如何在Raku语法中使用:global进行匹配?
我正在尝试编写一个 Raku 语法,它可以解析要求编程难题的命令。
这是仅针对我的问题的简化版本,但这些命令将难度级别与可选的语言列表结合在一起。
示例有效输入:
- 无语言:
easy - 一种语言:
hard javascript - 多种语言:
medium javascript python raku
我可以让它匹配一种语言,但不能匹配多种语言。我不确定在哪里添加:g.
这是我到目前为止所拥有的一个例子:
grammar Command {
rule TOP { <difficulty> <languages>? }
token difficulty { 'easy' | 'medium' | 'hard' }
rule languages { <language>+ }
token language { w+ }
}
multi sub MAIN(Bool :$test) {
use Test;
plan 5;
# These first 3 pass.
ok Command.parse('hard', :token<difficulty>), '<difficulty> can parse a difficulty';
nok Command.parse('no', :token<difficulty>), '<difficulty> should not parse random words';
# Why does this parse <languages>, but <language> fails below?

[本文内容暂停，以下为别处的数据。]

`src/design/pcei_pkg.sv`:
```
package pcei_pkg;

    // ==========================================================
    // Register map (byte addresses, one aligned word each)
    localparam logic [3:0] RISE_EN_OFS   = 4'h0;   // rise_edge_enable
    localparam logic [3:0] FALL_EN_OFS   = 4'h4;   // fall_edge_enable
    localparam logic [3:0] FLAGS_OFS     = 4'h8;   // pin_change_flags
    localparam logic [3:0] INT_CTRL_OFS  = 4'hC;   // interrupt_control

    // ==========================================================
    // Field positions inside interrupt_control
    localparam int MASTER_EN_BIT  = 3;              // change_int_master_enable
    localparam int SUMMARY_BIT    = 0;              // change_int_summary_flag

    // ==========================================================
    // Reset values and widths
    localparam int          PIN_COUNT   = 8;
    localparam logic [7:0]  EN_RESET    = 8'h00;
    localparam logic [7:0]  FLAG_RESET  = 8'h00;
    localparam logic        MEN_RESET   = 1'h0;
    localparam logic [31:0] UNMAPPED_RD = 32'h0000_0000;

    // ==========================================================
    // Bus answer state
    typedef enum logic [1:0] {
        BUS_IDLE = 2'b00,   // Waiting for a request
        BUS_ACK  = 2'b01    // Answering in this cycle
    } pcei_bus_e;

    // Avalon request carrier
    typedef struct packed {
        logic        read;
        logic        write;
        logic [3:0]  address;
        logic [31:0] writedata;
    } pcei_req_s;

endpackage

```
`src/design/pcei_top.sv`:
```
// Register access over Avalon-MM and the register offsets were chosen for this implementation.
module pcei_top
    import pcei_pkg::*;
(
    input  wire logic        ref_clk,            // System clock, 250 MHz
    input  wire logic        nrst,               // Synchronous reset, active low
    input  wire logic        clkEn,              // Freezes all state while low
    input  wire logic [7:0]  inputPortPin,       // Asynchronous port pins
    input  wire logic [3:0]  avs_address,        // Byte address
    input  wire logic        avs_read,           // Read strobe
    input  wire logic        avs_write,          // Write strobe
    input  wire logic [31:0] avs_writedata,      // Write data
    input  wire logic [3:0]  avs_byteenable,     // Byte lanes
    output logic [31:0]      avs_readdata,       // Read data
    output logic             avs_waitrequest,    // Low on the answering cycle
    output logic             changeIrq,          // Interrupt request level
    output logic             wakeReq             // Wake from sleep pulse
);

    // ==========================================================
    // Storage
    logic [7:0]  riseEn_reg;        // rise_edge_enable
    logic [7:0]  fallEn_reg;        // fall_edge_enable
    logic [7:0]  flags_reg;         // pin_change_flags
    logic        masterEn_reg;      // change_int_master_enable
    logic [7:0]  sync1_reg;         // First synchroniser stage
    logic [7:0]  sync2_reg;         // Second stage
    logic [7:0]  sync3_reg;         // Third stage
    logic [7:0]  pinState_reg;      // Accepted pin level
    pcei_bus_e   busState_reg;      // Bus answer state
    pcei_req_s   req;               // Bundled request
    logic [7:0]  pinNext;           // Next accepted level
    logic [7:0]  riseHit;           // Enabled rising edges
    logic [7:0]  fallHit;           // Enabled falling edges
    logic [7:0]  edgeHit;           // Any enabled edge
    logic [7:0]  flags_next;        // Next flag value
    logic        summary;           // OR of all next flag values
    logic        accept;            // Request taken this cycle
    logic        wrFlags;           // Write hits the flag register
    logic        lane0;             // Low byte lane enabled
    logic [31:0] ctrlRd;            // Control word as software reads it

    assign req     = '{read: avs_read, write: avs_write, address: avs_address, writedata: avs_writedata};
    assign accept  = clkEn && (busState_reg == BUS_IDLE) && (req.read || req.write);
    assign lane0   = avs_byteenable[0];

    // Write decode for one register, low lane only
    function automatic logic hitWr(input pcei_req_s r, input logic [3:0] ofs, input logic ln);
        hitWr = r.write && ln && (r.address == ofs);
    endfunction

    // ==========================================================
    // Pin input synchroniser, three stages
    always_ff @(posedge ref_clk) begin
        if (!nrst) begin
            // All stages start at the low level
            sync1_reg <= 8'h00;
            sync2_reg <= 8'h00;
            sync3_reg <= 8'h00;
        end else if (clkEn) begin
            // Shift the pins one stage further in
            sync1_reg <= inputPortPin;
            sync2_reg <= sync1_reg;
            sync3_reg <= sync2_reg;
        end
    end

    // A pin level is accepted once stages two and three agree
    always_comb begin
        for (int i = 0; i < PIN_COUNT; i++) begin
            pinNext[i] = (sync2_reg[i] == sync3_reg[i]) ? sync3_reg[i] : pinState_reg[i];
        end
    end

    // Previous accepted level for edge comparison
    always_ff @(posedge ref_clk) begin
        if (!nrst) begin
            pinState_reg <= 8'h00;
        end else if (clkEn) begin
            pinState_reg <= pinNext;
        end
    end

    // ==========================================================
    // Edge detection, each transition seen once
    assign riseHit = pinNext & ~pinState_reg & riseEn_reg;
    assign fallHit = ~pinNext & pinState_reg & fallEn_reg;
    assign edgeHit = riseHit | fallHit;

    // ==========================================================
    // Flag update: write clears, hardware set wins
    assign wrFlags = accept && hitWr(req, FLAGS_OFS, lane0);

    always_comb begin
        flags_next = flags_reg;
        if (wrFlags) begin
            // Bits written as zero are cleared, ones keep their value
            flags_next = flags_reg & req.writedata[7:0];
        end
        // An edge in this cycle sets its bit last, so it beats the clear
        flags_next = flags_next | edgeHit;
    end

    // Flag register
    always_ff @(posedge ref_clk) begin
        if (!nrst) begin
            flags_reg <= FLAG_RESET;
        end else if (clkEn) begin
            flags_reg <= flags_next;
        end
    end

    // ==========================================================
    // Enable registers, written over the bus
    always_ff @(posedge ref_clk) begin
        if (!nrst) begin
            riseEn_reg   <= EN_RESET;
            fallEn_reg   <= EN_RESET;
            masterEn_reg <= MEN_RESET;
        end else if (accept) begin
            // Only a write on the low byte lane reaches these registers
            if (hitWr(req, RISE_EN_OFS, lane0)) begin
                riseEn_reg <= req.writedata[7:0];
            end else if (hitWr(req, FALL_EN_OFS, lane0)) begin
                fallEn_reg <= req.writedata[7:0];
            end else if (hitWr(req, INT_CTRL_OFS, lane0)) begin
                masterEn_reg <= req.writedata[MASTER_EN_BIT];
            end
        end
    end

    // ==========================================================
    // Interrupt and wake outputs
    assign summary = |flags_next;

    always_ff @(posedge ref_clk) begin
        if (!nrst) begin
            // No request and no wake out of reset
            changeIrq <= 1'b0;
            wakeReq   <= 1'b0;
        end else if (clkEn) begin
            changeIrq <= summary && masterEn_reg;
            // Wake rises together with the flag it reports
            wakeReq   <= masterEn_reg && (|edgeHit);
        end
    end

    // ==========================================================
    // Avalon slave: one wait cycle, answer on the next
    always_ff @(posedge ref_clk) begin
        if (!nrst) begin
            busState_reg    <= BUS_IDLE;
            avs_waitrequest <= 1'b1;
        end else if (clkEn) begin
            case (busState_reg)
                BUS_IDLE: begin
                    // Take a request as soon as one is presented
                    if (accept) begin
                        busState_reg    <= BUS_ACK;
                        avs_waitrequest <= 1'b0;
                    end
                end
                default: begin
                    // Answer given, back to waiting
                    busState_reg    <= BUS_IDLE;
                    avs_waitrequest <= 1'b1;
                end
            endcase
        end
    end

    // Control word: master enable and summary at their own positions
    always_comb begin
        ctrlRd                = UNMAPPED_RD;     // Unused bits read zero
        ctrlRd[MASTER_EN_BIT] = masterEn_reg;    // change_int_master_enable
        ctrlRd[SUMMARY_BIT]   = |flags_reg;
    end

    // Read data captured when the request is taken
    always_ff @(posedge ref_clk) begin
        if (!nrst) begin
            avs_readdata <= UNMAPPED_RD;
        end else if (accept) begin
            if (!req.read) begin
                // A write leaves zero on the read bus
                avs_readdata <= UNMAPPED_RD;
            end else if (req.address == RISE_EN_OFS) begin
                avs_readdata <= {24'h000000, riseEn_reg};
            end else if (req.address == FALL_EN_OFS) begin
                avs_readdata <= {24'h000000, fallEn_reg};
            end else if (req.address == FLAGS_OFS) begin
                avs_readdata <= {24'h000000, flags_reg};
            end else if (req.address == INT_CTRL_OFS) begin
                avs_readdata <= ctrlRd;
            end else begin
                avs_readdata <= UNMAPPED_RD;
            end
        end
    end

    // ==========================================================
    // Checks
    // Each label carries the rule it guards; covers follow at the end

    // Edge detection and the rise enable write
    // A rising edge on pin 0 with its enable sets the flag
    riseSet_a : assert property (@(posedge ref_clk) disable iff (!nrst)
        clkEn && riseHit[0] |=> flags_reg[0])
        else $error("rise edge did not set flag");
    // A falling edge on pin 7 with its enable sets the flag
    fallSet_a : assert property (@(posedge ref_clk) disable iff (!nrst)
        clkEn && fallHit[7] |=> flags_reg[7])
        else $error("fall edge did not set flag");
    // With both enables clear, pin 4 never raises its flag
    noEnable_a : assert property (@(posedge ref_clk) disable iff (!nrst)
        clkEn && !riseEn_reg[4] && !fallEn_reg[4] && !flags_reg[4] |=> !flags_reg[4])
        else $error("flag set with edges disabled");
    // A clear flag stays clear without an edge
    noArm_a : assert property (@(posedge ref_clk) disable iff (!nrst)
        clkEn && !flags_reg[1] && !edgeHit[1] |=> !flags_reg[1])
        else $error("flag set without edge");
    // A rise enable write lands as written
    riseWrite_a : assert property (@(posedge ref_clk) disable iff (!nrst)
        accept && hitWr(req, RISE_EN_OFS, lane0) |=> riseEn_reg == 8'($past(avs_writedata)))
        else $error("rise enable write lost");

    // Flag register
    // An edge during a flag write keeps the flag set
    clearWin_a : assert property (@(posedge ref_clk) disable iff (!nrst)
        wrFlags && edgeHit[2] |=> flags_reg[2])
        else $error("edge lost during clear");
    // A zero written to a flag clears it
    clearZero_a : assert property (@(posedge ref_clk) disable iff (!nrst)
        wrFlags && !req.writedata[3] && !edgeHit[3] |=> !flags_reg[3])
        else $error("zero write did not clear");
    // Clock enable low freezes the flags and the enables
    freezeHold_a : assert property (@(posedge ref_clk) disable iff (!nrst)
        !clkEn |=> $stable(flags_reg) && $stable(riseEn_reg) && $stable(fallEn_reg))
        else $error("state moved while frozen");

    // Interrupt and wake
    // A request follows a master enable that was set
    irqGate_a : assert property (@(posedge ref_clk) disable iff (!nrst)
        changeIrq |-> $past(masterEn_reg))
        else $error("irq without master enable");
    // Master enable clear holds the request low
    irqOff_a : assert property (@(posedge ref_clk) disable iff (!nrst)
        clkEn && !masterEn_reg |=> !changeIrq)
        else $error("irq while master disabled");
    // Any flag with the master enable raises the request
    irqSum_a : assert property (@(posedge ref_clk) disable iff (!nrst)
        clkEn && masterEn_reg && (|flags_reg) && !wrFlags |=> changeIrq)
        else $error("irq missing");
    // The summary bit reads as the OR of the flags
    summaryRd_a : assert property (@(posedge ref_clk) disable iff (!nrst)
        accept && req.read && req.address == INT_CTRL_OFS |=> avs_readdata[SUMMARY_BIT] == ($past(flags_reg) != 8'h00))
        else $error("summary bit wrong");
    // Wake never comes ahead of its flag
    wakeFlag_a : assert property (@(posedge ref_clk) disable iff (!nrst)
        wakeReq |-> (|flags_reg))
        else $error("wake before flag update");
    // An enabled edge with the master enable wakes
    wakeCause_a : assert property (@(posedge ref_clk) disable iff (!nrst)
        clkEn && masterEn_reg && (|edgeHit) |=> wakeReq)
        else $error("no wake on edge");
    // No wake while the master enable is clear
    wakeGate_a : assert property (@(posedge ref_clk) disable iff (!nrst)
        clkEn && !masterEn_reg |=> !wakeReq)
        else $error("wake while master disabled");

    // Bus and reset
    // One wait cycle, one answer cycle
    busAns_a : assert property (@(posedge ref_clk) disable iff (!nrst)
        accept |=> !avs_waitrequest ##1 avs_waitrequest)
        else $error("bus answer timing wrong");
    // Waitrequest stands high while no answer is due
    idleWait_a : assert property (@(posedge ref_clk) disable iff (!nrst)
        busState_reg == BUS_IDLE |-> avs_waitrequest)
        else $error("waitrequest low while idle");
    // Reset clears the enables and the flags
    resetClear_a : assert property (@(posedge ref_clk)
        !nrst |=> flags_reg == FLAG_RESET && riseEn_reg == EN_RESET && fallEn_reg == EN_RESET)
        else $error("registers not cleared by reset");

    // Main scenarios
    riseSeen_c  : cover property (@(posedge ref_clk) disable iff (!nrst) riseHit != 8'h00);
    bothSeen_c  : cover property (@(posedge ref_clk) disable iff (!nrst)
        (riseEn_reg & fallEn_reg) != 8'h00 && fallHit != 8'h00);
    clearRace_c : cover property (@(posedge ref_clk) disable iff (!nrst) wrFlags && edgeHit != 8'h00);
    irqRise_c   : cover property (@(posedge ref_clk) disable iff (!nrst) $rose(changeIrq));
    frozenPin_c : cover property (@(posedge ref_clk) disable iff (!nrst) !clkEn && sync1_reg != inputPortPin);

endmodule

```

ok Command.parse('js', :rule<languages>), '<languages> can parse a language';
# These last 2 fail.
ok Command.parse('js', :token<language>), '<language> can parse a language';
# Why does this not match both words? Can I use :g somewhere?
ok Command.parse('js python', :rule<languages>), '<languages> can parse multiple languages';
}
这有效,即使我的测试 #4 失败了:
my token wrd { w+ }
'js' ~~ &wrd; #=> ?js?
使用此语法提取多种语言可以使用正则表达式,但我不确定如何在语法中使用它:
'js python' ~~ m:g/ w+ /; #=> (?js? ?python?)
另外,是否有一种理想的方法可以使顺序变得不重要,以便它difficulty可以出现在字符串中的任何位置?例子:
rule TOP { <languages>* <difficulty> <languages>? }
理想情况下,我希望将不是 a 的任何内容difficulty读作language. 示例:raku python medium js应读medium作 a difficulty,其余读作languages。
回答
这里有两个问题。
要指定一个语法解析子规则,指定的参数是永远 :rule,无论在文法这是一个rule,token,method,或regex。您的前两个测试通过了,因为它们代表有效的完整语法解析(即TOP),因为:token命名参数被忽略,因为它是未知的。
这让我们:
ok Command.parse('hard', :rule<difficulty>), '<difficulty> can parse a difficulty';
nok Command.parse('no', :rule<difficulty>), '<difficulty> should not parse random words';
ok Command.parse('js', :rule<languages> ), '<languages> can parse a language';
ok Command.parse('js', :rule<language> ), '<language> can parse a language';
ok Command.parse('js python', :rule<languages> ), '<languages> can parse multiple languages';
# Output
ok 1 - <difficulty> can parse a difficulty
ok 2 - <difficulty> should not parse random words
ok 3 - <languages> can parse a language
ok 4 - <language> can parse a language
not ok 5 - <languages> can parse multiple languages
第二个问题是如何在rule. 在 a 中token,以下内容是等效的:
token foo { <alpha>+ }
token bar { <alpha> + }
但是在 a 中rule,它们会有所不同。比较以下规则的令牌等效项:
rule foo { <alpha>+ }
token foo { <alpha>+ <.ws> }
rule bar { <alpha> + }
token bar { [<alpha> <.ws>] + }
在您的情况下,您有<language>+,并且由于language是w+,因此不可能匹配两个(因为第一个将消耗所有w)。简单的解决方案,只需更改<language>+为<language> +.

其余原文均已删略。